HOW TO COMPLETE THIS TASK:
All lines below containing the string "constraint" are to be copied.

Records excerpted from a collection:

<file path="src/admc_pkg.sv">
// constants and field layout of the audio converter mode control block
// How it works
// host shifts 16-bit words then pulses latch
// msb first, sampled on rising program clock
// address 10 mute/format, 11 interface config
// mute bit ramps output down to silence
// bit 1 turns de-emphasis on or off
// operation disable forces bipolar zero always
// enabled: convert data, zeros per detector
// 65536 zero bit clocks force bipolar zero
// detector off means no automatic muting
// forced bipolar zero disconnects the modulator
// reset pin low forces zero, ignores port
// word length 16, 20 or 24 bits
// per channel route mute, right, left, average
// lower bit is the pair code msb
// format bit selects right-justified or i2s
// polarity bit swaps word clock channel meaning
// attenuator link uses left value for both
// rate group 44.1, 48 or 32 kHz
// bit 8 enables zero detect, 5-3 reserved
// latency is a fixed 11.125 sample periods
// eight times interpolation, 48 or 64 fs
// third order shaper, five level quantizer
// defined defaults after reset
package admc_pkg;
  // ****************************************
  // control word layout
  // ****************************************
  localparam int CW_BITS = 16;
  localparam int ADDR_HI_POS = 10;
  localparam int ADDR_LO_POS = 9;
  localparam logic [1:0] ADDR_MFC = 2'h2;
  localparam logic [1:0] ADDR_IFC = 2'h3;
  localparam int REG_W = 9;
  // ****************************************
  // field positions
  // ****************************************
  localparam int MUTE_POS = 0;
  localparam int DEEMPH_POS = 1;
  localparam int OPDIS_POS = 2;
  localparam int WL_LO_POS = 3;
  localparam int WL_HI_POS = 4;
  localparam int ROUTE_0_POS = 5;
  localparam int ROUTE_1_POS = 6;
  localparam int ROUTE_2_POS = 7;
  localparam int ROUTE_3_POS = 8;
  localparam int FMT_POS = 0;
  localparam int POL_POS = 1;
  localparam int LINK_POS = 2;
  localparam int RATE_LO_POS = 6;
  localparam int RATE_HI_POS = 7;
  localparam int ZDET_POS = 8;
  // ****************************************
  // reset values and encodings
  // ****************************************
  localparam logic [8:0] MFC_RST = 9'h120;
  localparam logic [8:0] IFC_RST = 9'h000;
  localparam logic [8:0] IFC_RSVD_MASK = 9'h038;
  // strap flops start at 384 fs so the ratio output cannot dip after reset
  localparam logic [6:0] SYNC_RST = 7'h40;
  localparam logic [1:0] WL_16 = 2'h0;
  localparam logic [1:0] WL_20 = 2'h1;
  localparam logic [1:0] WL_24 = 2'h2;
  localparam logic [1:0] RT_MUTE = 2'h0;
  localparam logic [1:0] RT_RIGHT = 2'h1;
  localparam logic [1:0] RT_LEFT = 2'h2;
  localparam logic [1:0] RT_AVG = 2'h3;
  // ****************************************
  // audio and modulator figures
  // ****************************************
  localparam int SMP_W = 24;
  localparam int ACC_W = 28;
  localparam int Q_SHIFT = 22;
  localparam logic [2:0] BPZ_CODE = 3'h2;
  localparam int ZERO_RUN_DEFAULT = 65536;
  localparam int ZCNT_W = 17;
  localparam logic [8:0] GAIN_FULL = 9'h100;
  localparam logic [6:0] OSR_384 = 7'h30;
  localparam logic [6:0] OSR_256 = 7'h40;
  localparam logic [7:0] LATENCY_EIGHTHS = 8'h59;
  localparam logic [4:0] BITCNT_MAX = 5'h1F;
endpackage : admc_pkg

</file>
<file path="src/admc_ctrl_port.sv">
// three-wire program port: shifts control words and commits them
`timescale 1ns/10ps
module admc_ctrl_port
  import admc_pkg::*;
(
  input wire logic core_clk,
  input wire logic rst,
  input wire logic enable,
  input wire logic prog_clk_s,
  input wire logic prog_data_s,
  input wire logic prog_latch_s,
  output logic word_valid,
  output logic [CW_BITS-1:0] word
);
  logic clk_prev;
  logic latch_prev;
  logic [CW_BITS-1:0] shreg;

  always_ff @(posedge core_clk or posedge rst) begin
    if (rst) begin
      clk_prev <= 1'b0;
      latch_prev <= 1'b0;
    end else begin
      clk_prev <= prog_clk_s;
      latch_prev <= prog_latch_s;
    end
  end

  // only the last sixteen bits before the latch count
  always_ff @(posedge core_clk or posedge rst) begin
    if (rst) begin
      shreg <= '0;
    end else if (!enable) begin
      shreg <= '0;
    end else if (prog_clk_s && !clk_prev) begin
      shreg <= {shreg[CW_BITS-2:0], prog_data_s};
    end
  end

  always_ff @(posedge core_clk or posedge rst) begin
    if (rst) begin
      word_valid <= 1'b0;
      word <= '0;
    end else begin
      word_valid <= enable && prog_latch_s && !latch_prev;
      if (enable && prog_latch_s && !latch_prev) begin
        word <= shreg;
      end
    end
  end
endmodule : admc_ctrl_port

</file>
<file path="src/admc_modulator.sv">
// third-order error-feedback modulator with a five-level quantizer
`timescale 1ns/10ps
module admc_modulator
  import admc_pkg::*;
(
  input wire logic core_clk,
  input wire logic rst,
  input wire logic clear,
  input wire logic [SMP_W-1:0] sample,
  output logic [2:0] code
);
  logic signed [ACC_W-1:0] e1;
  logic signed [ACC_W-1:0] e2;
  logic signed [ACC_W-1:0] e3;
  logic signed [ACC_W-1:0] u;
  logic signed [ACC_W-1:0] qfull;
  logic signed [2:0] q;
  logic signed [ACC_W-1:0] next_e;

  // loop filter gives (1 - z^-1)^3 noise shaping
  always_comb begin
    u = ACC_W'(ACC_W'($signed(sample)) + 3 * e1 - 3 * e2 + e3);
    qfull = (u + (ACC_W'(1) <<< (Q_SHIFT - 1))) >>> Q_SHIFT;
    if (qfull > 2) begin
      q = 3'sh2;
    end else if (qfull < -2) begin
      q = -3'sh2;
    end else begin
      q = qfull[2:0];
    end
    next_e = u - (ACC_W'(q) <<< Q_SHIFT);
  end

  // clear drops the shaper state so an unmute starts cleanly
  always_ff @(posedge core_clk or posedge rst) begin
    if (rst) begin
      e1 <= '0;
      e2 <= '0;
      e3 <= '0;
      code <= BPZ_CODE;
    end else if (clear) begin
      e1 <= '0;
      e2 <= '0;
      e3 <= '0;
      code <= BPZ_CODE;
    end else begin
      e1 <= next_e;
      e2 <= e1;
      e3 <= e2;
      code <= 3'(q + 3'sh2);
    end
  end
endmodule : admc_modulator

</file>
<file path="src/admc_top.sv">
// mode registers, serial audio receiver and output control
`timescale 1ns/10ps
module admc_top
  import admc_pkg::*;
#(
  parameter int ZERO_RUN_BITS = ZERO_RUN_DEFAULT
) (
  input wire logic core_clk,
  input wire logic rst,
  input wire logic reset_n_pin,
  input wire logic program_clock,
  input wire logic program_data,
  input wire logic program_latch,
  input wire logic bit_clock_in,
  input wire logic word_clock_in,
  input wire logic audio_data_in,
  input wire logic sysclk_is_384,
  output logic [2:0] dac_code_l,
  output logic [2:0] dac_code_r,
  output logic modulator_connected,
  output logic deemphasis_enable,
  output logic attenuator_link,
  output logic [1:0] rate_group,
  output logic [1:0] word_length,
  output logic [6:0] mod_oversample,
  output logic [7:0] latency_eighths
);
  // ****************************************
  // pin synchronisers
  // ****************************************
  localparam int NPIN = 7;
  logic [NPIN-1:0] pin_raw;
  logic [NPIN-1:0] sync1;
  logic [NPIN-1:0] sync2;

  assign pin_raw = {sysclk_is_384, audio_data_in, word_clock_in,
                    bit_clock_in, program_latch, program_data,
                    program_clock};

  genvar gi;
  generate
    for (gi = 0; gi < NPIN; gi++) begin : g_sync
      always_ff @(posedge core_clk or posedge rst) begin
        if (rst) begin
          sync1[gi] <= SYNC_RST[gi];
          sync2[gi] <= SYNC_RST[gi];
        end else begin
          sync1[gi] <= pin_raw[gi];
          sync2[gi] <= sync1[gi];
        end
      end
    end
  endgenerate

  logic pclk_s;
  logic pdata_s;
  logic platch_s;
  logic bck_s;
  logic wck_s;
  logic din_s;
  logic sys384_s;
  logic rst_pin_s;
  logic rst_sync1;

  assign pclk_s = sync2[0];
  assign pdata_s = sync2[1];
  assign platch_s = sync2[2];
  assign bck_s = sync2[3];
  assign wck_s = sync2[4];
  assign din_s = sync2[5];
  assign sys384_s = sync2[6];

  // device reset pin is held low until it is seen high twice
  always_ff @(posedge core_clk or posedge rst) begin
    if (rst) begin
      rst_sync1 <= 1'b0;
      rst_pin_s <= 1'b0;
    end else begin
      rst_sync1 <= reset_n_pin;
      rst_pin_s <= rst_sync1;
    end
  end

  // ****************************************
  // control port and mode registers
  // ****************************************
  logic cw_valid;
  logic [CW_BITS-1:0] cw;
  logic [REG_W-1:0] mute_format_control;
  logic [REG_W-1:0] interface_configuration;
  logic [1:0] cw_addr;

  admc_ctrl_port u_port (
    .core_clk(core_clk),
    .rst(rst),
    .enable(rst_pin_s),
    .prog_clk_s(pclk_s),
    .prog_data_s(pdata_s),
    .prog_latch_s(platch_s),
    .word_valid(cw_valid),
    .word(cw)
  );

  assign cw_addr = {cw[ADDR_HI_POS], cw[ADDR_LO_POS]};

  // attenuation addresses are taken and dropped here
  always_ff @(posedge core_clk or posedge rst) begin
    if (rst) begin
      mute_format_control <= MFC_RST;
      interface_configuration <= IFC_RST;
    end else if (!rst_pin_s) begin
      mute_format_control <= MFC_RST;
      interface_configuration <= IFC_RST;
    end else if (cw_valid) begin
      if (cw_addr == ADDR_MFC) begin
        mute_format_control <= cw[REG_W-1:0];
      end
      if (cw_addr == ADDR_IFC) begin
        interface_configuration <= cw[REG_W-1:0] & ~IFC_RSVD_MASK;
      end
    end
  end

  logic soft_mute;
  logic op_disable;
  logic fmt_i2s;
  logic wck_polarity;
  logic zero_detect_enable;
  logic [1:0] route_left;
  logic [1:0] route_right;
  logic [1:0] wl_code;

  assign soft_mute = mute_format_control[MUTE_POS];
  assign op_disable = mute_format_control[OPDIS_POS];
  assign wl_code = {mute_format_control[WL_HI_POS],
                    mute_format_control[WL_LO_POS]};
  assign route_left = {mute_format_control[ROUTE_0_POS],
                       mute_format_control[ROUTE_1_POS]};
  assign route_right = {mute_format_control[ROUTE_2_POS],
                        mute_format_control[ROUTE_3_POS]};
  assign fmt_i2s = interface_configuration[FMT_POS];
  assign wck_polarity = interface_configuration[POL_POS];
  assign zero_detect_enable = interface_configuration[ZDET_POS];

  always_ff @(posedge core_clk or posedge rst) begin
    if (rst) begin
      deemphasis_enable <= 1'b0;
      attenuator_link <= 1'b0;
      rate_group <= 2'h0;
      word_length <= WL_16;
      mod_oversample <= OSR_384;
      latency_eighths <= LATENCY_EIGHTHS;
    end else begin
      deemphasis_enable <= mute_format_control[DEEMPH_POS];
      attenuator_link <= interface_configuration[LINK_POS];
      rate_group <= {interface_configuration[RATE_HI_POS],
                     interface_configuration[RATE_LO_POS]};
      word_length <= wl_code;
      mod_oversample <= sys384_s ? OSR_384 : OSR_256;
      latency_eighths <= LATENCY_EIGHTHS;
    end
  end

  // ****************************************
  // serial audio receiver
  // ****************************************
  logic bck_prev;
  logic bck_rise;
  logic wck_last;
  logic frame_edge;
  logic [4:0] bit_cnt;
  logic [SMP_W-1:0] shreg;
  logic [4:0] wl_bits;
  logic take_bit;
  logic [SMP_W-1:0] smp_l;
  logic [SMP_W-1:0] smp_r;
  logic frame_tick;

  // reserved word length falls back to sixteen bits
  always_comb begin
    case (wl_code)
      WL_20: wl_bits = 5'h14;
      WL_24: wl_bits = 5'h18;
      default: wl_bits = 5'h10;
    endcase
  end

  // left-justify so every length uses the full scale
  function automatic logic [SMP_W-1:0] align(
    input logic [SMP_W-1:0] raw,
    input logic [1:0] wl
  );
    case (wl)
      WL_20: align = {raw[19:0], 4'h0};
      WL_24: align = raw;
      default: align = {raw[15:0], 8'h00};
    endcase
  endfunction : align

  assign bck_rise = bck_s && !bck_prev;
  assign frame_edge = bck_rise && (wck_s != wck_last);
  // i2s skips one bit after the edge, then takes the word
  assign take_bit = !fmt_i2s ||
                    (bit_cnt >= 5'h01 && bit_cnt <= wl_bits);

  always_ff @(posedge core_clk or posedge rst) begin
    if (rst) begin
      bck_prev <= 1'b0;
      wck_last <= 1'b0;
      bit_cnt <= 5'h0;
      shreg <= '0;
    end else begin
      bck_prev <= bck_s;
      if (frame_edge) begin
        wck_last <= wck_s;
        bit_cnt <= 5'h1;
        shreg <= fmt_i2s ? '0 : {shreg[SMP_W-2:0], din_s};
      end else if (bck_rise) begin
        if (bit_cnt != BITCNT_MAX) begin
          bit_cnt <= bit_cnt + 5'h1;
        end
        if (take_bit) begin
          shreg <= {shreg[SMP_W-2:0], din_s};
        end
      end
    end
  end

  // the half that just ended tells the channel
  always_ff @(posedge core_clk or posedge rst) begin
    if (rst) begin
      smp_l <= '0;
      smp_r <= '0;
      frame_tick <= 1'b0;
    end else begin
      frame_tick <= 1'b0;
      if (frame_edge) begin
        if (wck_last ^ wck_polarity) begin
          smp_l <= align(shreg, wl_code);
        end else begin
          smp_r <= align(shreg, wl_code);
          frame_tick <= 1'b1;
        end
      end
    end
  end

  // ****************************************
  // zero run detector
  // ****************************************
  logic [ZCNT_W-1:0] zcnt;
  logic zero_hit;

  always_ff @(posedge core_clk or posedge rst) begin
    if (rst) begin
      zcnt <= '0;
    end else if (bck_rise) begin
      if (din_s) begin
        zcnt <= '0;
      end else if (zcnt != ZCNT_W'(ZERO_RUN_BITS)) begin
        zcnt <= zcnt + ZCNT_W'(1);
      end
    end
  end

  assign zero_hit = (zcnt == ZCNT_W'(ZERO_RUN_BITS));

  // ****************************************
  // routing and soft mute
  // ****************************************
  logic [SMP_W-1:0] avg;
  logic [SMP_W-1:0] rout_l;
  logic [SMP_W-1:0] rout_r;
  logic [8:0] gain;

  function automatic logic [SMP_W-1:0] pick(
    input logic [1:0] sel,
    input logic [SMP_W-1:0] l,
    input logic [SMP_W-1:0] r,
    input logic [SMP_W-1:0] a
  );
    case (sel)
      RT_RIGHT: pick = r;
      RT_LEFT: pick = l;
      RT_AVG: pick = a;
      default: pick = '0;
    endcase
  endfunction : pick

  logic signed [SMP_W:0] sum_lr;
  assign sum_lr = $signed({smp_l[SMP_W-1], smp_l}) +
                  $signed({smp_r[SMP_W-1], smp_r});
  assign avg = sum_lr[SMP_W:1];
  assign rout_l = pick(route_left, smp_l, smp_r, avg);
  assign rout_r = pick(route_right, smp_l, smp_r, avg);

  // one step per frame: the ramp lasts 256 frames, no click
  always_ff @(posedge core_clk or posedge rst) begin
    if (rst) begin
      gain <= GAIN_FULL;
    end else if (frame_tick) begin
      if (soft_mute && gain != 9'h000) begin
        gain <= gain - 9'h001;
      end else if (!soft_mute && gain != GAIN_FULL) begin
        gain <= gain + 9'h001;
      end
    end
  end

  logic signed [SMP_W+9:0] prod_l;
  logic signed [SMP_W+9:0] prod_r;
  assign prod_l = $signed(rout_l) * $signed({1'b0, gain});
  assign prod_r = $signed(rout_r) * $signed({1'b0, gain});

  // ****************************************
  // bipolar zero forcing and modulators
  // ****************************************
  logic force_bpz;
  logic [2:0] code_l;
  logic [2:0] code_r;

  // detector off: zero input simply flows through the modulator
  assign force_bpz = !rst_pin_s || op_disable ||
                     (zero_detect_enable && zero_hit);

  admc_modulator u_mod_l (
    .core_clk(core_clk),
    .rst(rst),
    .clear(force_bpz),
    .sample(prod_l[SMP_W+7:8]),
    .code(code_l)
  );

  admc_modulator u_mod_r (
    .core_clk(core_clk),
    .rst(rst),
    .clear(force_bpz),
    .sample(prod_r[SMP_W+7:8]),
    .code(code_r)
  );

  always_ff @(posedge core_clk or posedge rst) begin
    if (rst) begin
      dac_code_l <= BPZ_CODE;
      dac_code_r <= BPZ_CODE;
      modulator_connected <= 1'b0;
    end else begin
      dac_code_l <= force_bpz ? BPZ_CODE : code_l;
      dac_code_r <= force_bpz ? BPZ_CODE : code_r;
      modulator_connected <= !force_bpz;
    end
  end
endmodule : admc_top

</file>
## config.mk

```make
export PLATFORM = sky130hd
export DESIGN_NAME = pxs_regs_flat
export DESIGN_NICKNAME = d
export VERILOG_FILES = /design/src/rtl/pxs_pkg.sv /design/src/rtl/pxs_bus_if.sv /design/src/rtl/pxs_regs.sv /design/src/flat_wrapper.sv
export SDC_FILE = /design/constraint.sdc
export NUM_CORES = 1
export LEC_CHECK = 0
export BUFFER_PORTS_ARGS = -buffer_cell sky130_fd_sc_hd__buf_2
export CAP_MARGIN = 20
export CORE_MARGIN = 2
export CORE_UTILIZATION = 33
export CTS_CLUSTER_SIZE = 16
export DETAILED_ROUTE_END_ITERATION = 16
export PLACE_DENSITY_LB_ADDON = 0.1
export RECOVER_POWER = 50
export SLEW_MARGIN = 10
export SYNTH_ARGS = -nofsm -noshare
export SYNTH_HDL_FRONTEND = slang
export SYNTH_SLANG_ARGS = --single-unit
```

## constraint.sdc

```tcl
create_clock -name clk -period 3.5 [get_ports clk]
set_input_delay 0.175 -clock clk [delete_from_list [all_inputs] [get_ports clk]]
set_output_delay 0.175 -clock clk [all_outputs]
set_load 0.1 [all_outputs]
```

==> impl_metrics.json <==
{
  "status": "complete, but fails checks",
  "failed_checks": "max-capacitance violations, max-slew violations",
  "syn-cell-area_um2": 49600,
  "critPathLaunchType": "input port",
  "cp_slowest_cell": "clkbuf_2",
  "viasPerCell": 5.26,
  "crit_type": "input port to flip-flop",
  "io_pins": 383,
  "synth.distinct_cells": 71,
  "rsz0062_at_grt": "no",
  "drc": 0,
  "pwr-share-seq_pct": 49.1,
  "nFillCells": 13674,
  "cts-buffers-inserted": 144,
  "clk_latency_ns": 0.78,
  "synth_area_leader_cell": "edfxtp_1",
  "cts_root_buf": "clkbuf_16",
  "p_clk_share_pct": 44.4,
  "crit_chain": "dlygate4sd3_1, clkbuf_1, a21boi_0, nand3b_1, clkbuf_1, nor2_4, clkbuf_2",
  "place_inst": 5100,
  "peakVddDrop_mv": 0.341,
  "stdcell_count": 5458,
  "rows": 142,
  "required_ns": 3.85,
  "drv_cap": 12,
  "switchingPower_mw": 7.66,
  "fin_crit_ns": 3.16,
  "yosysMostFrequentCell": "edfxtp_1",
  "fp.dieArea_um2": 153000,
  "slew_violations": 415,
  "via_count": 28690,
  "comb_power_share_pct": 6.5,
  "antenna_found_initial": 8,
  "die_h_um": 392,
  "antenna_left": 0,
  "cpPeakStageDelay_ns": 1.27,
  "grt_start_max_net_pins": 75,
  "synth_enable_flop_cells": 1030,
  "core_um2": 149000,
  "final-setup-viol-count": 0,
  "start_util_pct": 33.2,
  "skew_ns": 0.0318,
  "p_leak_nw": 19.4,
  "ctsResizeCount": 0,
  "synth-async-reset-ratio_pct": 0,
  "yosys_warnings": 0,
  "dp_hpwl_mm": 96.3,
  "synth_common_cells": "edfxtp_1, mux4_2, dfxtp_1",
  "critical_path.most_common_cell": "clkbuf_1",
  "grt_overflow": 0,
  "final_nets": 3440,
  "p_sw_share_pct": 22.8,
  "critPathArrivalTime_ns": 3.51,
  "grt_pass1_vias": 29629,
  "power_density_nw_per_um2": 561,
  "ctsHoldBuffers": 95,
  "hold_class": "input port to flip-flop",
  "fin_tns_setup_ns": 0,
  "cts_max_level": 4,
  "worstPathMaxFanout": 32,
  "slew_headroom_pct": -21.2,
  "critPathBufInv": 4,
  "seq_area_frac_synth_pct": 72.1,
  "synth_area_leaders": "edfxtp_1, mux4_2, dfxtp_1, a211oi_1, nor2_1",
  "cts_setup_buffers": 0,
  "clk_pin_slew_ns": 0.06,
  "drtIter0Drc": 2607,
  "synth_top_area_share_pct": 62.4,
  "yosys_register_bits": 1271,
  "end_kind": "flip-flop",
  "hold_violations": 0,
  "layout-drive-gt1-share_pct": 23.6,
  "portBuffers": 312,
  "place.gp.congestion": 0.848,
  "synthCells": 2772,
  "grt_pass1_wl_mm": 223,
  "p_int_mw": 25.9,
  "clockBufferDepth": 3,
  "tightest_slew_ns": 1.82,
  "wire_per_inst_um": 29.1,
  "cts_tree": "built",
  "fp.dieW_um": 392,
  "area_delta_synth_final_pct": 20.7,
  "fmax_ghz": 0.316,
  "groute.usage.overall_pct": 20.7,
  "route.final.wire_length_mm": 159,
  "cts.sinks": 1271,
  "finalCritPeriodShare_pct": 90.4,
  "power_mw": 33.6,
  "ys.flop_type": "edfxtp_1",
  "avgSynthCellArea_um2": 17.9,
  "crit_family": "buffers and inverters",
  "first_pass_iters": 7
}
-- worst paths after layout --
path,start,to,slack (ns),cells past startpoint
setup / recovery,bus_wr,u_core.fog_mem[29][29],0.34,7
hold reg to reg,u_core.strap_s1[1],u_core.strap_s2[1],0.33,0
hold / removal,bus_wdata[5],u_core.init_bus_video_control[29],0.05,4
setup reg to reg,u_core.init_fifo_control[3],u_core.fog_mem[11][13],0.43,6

RESPONSE AREA:
export SDC_FILE = /design/constraint.sdc
## constraint.sdc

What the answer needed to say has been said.